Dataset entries

▼▼▼

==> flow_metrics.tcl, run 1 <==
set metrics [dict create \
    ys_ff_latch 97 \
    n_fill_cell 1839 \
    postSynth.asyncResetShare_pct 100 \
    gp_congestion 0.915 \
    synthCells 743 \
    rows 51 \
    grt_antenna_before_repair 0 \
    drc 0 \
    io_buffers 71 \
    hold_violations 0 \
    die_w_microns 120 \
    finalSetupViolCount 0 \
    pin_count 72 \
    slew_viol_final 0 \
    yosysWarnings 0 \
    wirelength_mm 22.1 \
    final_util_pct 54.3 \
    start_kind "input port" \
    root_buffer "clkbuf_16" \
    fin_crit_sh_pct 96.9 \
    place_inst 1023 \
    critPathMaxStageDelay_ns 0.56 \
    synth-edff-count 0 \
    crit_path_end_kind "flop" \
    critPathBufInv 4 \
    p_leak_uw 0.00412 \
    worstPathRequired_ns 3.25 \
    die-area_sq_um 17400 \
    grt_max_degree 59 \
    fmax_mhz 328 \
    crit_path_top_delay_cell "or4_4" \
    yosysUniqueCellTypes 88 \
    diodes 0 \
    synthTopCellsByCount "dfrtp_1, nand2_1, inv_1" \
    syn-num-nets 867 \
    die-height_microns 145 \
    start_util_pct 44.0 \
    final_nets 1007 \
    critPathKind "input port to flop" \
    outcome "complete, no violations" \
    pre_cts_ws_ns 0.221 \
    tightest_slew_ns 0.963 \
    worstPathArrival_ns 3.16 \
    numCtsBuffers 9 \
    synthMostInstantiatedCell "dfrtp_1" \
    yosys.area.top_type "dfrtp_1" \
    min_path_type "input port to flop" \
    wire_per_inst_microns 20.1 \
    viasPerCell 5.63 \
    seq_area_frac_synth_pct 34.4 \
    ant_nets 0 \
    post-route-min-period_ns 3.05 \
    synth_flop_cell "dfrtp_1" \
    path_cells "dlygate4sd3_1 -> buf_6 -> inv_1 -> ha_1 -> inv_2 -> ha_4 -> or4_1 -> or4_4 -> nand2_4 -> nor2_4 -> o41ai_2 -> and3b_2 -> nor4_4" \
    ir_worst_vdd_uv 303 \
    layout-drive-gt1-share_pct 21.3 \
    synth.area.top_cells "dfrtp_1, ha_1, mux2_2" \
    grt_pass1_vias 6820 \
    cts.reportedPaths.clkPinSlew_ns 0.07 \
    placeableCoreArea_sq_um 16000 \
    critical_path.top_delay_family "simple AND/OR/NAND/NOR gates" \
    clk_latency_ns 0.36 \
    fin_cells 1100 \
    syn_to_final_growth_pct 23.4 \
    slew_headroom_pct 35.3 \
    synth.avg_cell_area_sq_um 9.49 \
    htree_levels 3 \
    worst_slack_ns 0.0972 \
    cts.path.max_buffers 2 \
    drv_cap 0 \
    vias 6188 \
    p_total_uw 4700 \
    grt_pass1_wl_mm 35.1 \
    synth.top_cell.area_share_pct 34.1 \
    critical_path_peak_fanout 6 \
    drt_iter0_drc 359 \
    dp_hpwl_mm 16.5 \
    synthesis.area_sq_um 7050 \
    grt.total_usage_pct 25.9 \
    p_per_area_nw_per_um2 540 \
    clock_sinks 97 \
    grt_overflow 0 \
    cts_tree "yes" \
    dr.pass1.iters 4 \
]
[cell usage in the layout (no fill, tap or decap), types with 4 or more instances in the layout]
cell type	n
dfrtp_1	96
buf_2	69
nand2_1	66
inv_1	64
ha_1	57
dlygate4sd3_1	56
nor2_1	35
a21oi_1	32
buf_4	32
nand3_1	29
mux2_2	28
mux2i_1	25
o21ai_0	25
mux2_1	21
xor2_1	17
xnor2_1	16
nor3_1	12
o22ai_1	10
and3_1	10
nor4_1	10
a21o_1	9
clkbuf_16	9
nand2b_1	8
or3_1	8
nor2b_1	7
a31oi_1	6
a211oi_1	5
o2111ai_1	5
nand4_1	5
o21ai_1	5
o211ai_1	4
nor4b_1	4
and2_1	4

▲▲▲

▶ TASK REQUIREMENTS
Return the entries above, every line intact.

▶ OUTPUT BELOW
==> flow_metrics.tcl, run 1 <==
set metrics [dict create \
    ys_ff_latch 97 \
    n_fill_cell 1839 \
    postSynth.asyncResetShare_pct 100 \
    gp_congestion 0.915 \
    synthCells 743 \
    rows 51 \
    grt_antenna_before_repair 0 \
    drc 0 \
    io_buffers 71 \
    hold_violations 0 \
    die_w_microns 120 \
    finalSetupViolCount 0 \
    pin_count 72 \
    slew_viol_final 0 \
    yosysWarnings 0 \
    wirelength_mm 22.1 \
    final_util_pct 54.3 \
    start_kind "input port" \
    root_buffer "clkbuf_16" \
    fin_crit_sh_pct 96.9 \
    place_inst 1023 \
    critPathMaxStageDelay_ns 0.56 \
    synth-edff-count 0 \
    crit_path_end_kind "flop" \
    critPathBufInv 4 \
    p_leak_uw 0.00412 \
    worstPathRequired_ns 3.25 \
    die-area_sq_um 17400 \
    grt_max_degree 59 \
    fmax_mhz 328 \
    crit_path_top_delay_cell "or4_4" \
    yosysUniqueCellTypes 88 \
    diodes 0 \
    synthTopCellsByCount "dfrtp_1, nand2_1, inv_1" \
    syn-num-nets 867 \
    die-height_microns 145 \
    start_util_pct 44.0 \
    final_nets 1007 \
    critPathKind "input port to flop" \
    outcome "complete, no violations" \
    pre_cts_ws_ns 0.221 \
    tightest_slew_ns 0.963 \
    worstPathArrival_ns 3.16 \
    numCtsBuffers 9 \
    synthMostInstantiatedCell "dfrtp_1" \
    yosys.area.top_type "dfrtp_1" \
    min_path_type "input port to flop" \
    wire_per_inst_microns 20.1 \
    viasPerCell 5.63 \
    seq_area_frac_synth_pct 34.4 \
    ant_nets 0 \
    post-route-min-period_ns 3.05 \
    synth_flop_cell "dfrtp_1" \
    path_cells "dlygate4sd3_1 -> buf_6 -> inv_1 -> ha_1 -> inv_2 -> ha_4 -> or4_1 -> or4_4 -> nand2_4 -> nor2_4 -> o41ai_2 -> and3b_2 -> nor4_4" \
    ir_worst_vdd_uv 303 \
    layout-drive-gt1-share_pct 21.3 \
    synth.area.top_cells "dfrtp_1, ha_1, mux2_2" \
    grt_pass1_vias 6820 \
    cts.reportedPaths.clkPinSlew_ns 0.07 \
    placeableCoreArea_sq_um 16000 \
    critical_path.top_delay_family "simple AND/OR/NAND/NOR gates" \
    clk_latency_ns 0.36 \
    fin_cells 1100 \
    syn_to_final_growth_pct 23.4 \
    slew_headroom_pct 35.3 \
    synth.avg_cell_area_sq_um 9.49 \
    htree_levels 3 \
    worst_slack_ns 0.0972 \
    cts.path.max_buffers 2 \
    drv_cap 0 \
    vias 6188 \
    p_total_uw 4700 \
    grt_pass1_wl_mm 35.1 \
    synth.top_cell.area_share_pct 34.1 \
    critical_path_peak_fanout 6 \
    drt_iter0_drc 359 \
    dp_hpwl_mm 16.5 \
    synthesis.area_sq_um 7050 \
    grt.total_usage_pct 25.9 \
    p_per_area_nw_per_um2 540 \
    clock_sinks 97 \
    grt_overflow 0 \
    cts_tree "yes" \
    dr.pass1.iters 4 \
]
[cell usage in the layout (no fill, tap or decap), types with 4 or more instances in the layout]
cell type	n
dfrtp_1	96
buf_2	69
nand2_1	66
inv_1	64
ha_1	57
dlygate4sd3_1	56
nor2_1	35
a21oi_1	32
buf_4	32
nand3_1	29
mux2_2	28
mux2i_1	25
o21ai_0	25
mux2_1	21
xor2_1	17
xnor2_1	16
nor3_1	12
o22ai_1	10
and3_1	10
nor4_1	10
a21o_1	9
clkbuf_16	9
nand2b_1	8
or3_1	8
nor2b_1	7
a31oi_1	6
a211oi_1	5
o2111ai_1	5
nand4_1	5
o21ai_1	5
o211ai_1	4
nor4b_1	4
and2_1	4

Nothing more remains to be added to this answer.